Instructions for the task = Please write out all of the entries exactly as they appear.

(Entries provided Opens)

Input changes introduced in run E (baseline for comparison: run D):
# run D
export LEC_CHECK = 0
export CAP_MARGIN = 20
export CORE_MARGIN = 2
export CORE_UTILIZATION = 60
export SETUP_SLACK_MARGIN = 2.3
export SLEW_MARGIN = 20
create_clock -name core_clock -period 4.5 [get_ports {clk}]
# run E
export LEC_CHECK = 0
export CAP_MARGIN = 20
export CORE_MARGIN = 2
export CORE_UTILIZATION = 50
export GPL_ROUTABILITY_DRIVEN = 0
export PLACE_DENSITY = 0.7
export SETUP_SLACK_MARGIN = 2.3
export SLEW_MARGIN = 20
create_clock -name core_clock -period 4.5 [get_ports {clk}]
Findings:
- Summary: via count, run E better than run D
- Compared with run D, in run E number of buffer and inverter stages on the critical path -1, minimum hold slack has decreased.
Source: an optimization exercise on an open RTL-to-GDS flow (aim: small area and a short achievable clock period). Production flows keep margins and buffers that such runs may drop. Function was checked by simulation only, so behaviour that the tests miss may differ from the original. Power and IR drop assume default switching activity.

== P ==
## pipe_trace_buffer
module pipe_trace_buffer #(
    parameter int NUM_CH    = 4,
    parameter int CH_W      = 32,
    parameter int PC_W      = 32,
    parameter int DEPTH     = 16,
    parameter int POST_TRIG = 4,
    parameter int TS_W      = 16
) (
    input  logic                       clk,
    input  logic                       rst_n,
    input  logic                       sample_en,
    input  logic [PC_W-1:0]            pc_in,
    input  logic [NUM_CH*CH_W-1:0]     ch_in,
    input  logic                       arm,
    input  logic                       trig_en,
    input  logic [PC_W-1:0]            trig_pc,
    output logic [1:0]                 state,
    output logic                       wrapped,
    output logic [$clog2(DEPTH+1)-1:0] count,
    output logic                       rd_valid,
    input  logic                       rd_ready,
    output logic [PC_W-1:0]            rd_pc,
    output logic [NUM_CH*CH_W-1:0]     rd_data
);
Size: ~4100 cells after synthesis, ~2600 flip-flops, ~370 I/O pins, roughly 0.089 mm² of cells after synthesis.
clock: 4.6 ns
lec_check: 0
cap_margin: 20
core_margin: 2
core_utilization: 40
cts_cluster_diameter: 100
cts_cluster_size: 30
setup_slack_margin: 2.5
slew_margin: 20
run.sh (not shown) runs the stock make flow with config.mk's settings and CLKGATE_MAP_FILE= SYNTH_SCRIPT=/design/flow/synth_recipe.tcl, a recipe that flattens the netlist after the stock synthesis.
P finished end to end and its layout was clean on timing, DRC and antenna.
Background: an optimization exercise with open tools, aiming at small area. Do not read the settings as production practice. For this run, only the layout was checked, not whether the RTL still works. Power is estimated from default activity; no workload was simulated.

==> design.v <==
`timescale 1ns/1ps
package sadPkg;
        localparam int ApbAddrWidth = 8;
        localparam int ApbDataWidth = 32;
        localparam int FrameIndexWidth = 8;
        localparam int NumElems = 16;
        typedef logic [ApbAddrWidth-1:0] apbAddrT;
        typedef logic [ApbDataWidth-1:0] apbDataT;
        typedef logic [FrameIndexWidth-1:0] frameIndexT;
        typedef enum logic [1:0] {
                kindNone         = 2'd0,
                kindFrameLoad    = 2'd1,
                kindFrameCompute = 2'd2,
                kindWindowLoad   = 2'd3
        } loadKindT;
        localparam apbAddrT AddrCmd = 8'h00;
        localparam apbAddrT AddrElem = 8'h04;
        localparam apbAddrT AddrCount = 8'h08;
        localparam apbAddrT AddrLast = 8'h0C;
        localparam apbAddrT AddrBest = 8'h10;
        localparam apbAddrT AddrBestIdx = 8'h14;
endpackage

(Entries provided Closes)

Finished exercise =
Input changes introduced in run E (baseline for comparison: run D):
# run D
export LEC_CHECK = 0
export CAP_MARGIN = 20
export CORE_MARGIN = 2
export CORE_UTILIZATION = 60
export SETUP_SLACK_MARGIN = 2.3
export SLEW_MARGIN = 20
create_clock -name core_clock -period 4.5 [get_ports {clk}]
# run E
export LEC_CHECK = 0
export CAP_MARGIN = 20
export CORE_MARGIN = 2
export CORE_UTILIZATION = 50
export GPL_ROUTABILITY_DRIVEN = 0
export PLACE_DENSITY = 0.7
export SETUP_SLACK_MARGIN = 2.3
export SLEW_MARGIN = 20
create_clock -name core_clock -period 4.5 [get_ports {clk}]
Findings:
- Summary: via count, run E better than run D
- Compared with run D, in run E number of buffer and inverter stages on the critical path -1, minimum hold slack has decreased.
Source: an optimization exercise on an open RTL-to-GDS flow (aim: small area and a short achievable clock period). Production flows keep margins and buffers that such runs may drop. Function was checked by simulation only, so behaviour that the tests miss may differ from the original. Power and IR drop assume default switching activity.

== P ==
## pipe_trace_buffer
module pipe_trace_buffer #(
    parameter int NUM_CH    = 4,
    parameter int CH_W      = 32,
    parameter int PC_W      = 32,
    parameter int DEPTH     = 16,
    parameter int POST_TRIG = 4,
    parameter int TS_W      = 16
) (
    input  logic                       clk,
    input  logic                       rst_n,
    input  logic                       sample_en,
    input  logic [PC_W-1:0]            pc_in,
    input  logic [NUM_CH*CH_W-1:0]     ch_in,
    input  logic                       arm,
    input  logic                       trig_en,
    input  logic [PC_W-1:0]            trig_pc,
    output logic [1:0]                 state,
    output logic                       wrapped,
    output logic [$clog2(DEPTH+1)-1:0] count,
    output logic                       rd_valid,
    input  logic                       rd_ready,
    output logic [PC_W-1:0]            rd_pc,
    output logic [NUM_CH*CH_W-1:0]     rd_data
);
Size: ~4100 cells after synthesis, ~2600 flip-flops, ~370 I/O pins, roughly 0.089 mm² of cells after synthesis.
clock: 4.6 ns
lec_check: 0
cap_margin: 20
core_margin: 2
core_utilization: 40
cts_cluster_diameter: 100
cts_cluster_size: 30
setup_slack_margin: 2.5
slew_margin: 20
run.sh (not shown) runs the stock make flow with config.mk's settings and CLKGATE_MAP_FILE= SYNTH_SCRIPT=/design/flow/synth_recipe.tcl, a recipe that flattens the netlist after the stock synthesis.
P finished end to end and its layout was clean on timing, DRC and antenna.
Background: an optimization exercise with open tools, aiming at small area. Do not read the settings as production practice. For this run, only the layout was checked, not whether the RTL still works. Power is estimated from default activity; no workload was simulated.

==> design.v <==
`timescale 1ns/1ps
package sadPkg;
        localparam int ApbAddrWidth = 8;
        localparam int ApbDataWidth = 32;
        localparam int FrameIndexWidth = 8;
        localparam int NumElems = 16;
        typedef logic [ApbAddrWidth-1:0] apbAddrT;
        typedef logic [ApbDataWidth-1:0] apbDataT;
        typedef logic [FrameIndexWidth-1:0] frameIndexT;
        typedef enum logic [1:0] {
                kindNone         = 2'd0,
                kindFrameLoad    = 2'd1,
                kindFrameCompute = 2'd2,
                kindWindowLoad   = 2'd3
        } loadKindT;
        localparam apbAddrT AddrCmd = 8'h00;
        localparam apbAddrT AddrElem = 8'h04;
        localparam apbAddrT AddrCount = 8'h08;
        localparam apbAddrT AddrLast = 8'h0C;
        localparam apbAddrT AddrBest = 8'h10;
        localparam apbAddrT AddrBestIdx = 8'h14;
endpackage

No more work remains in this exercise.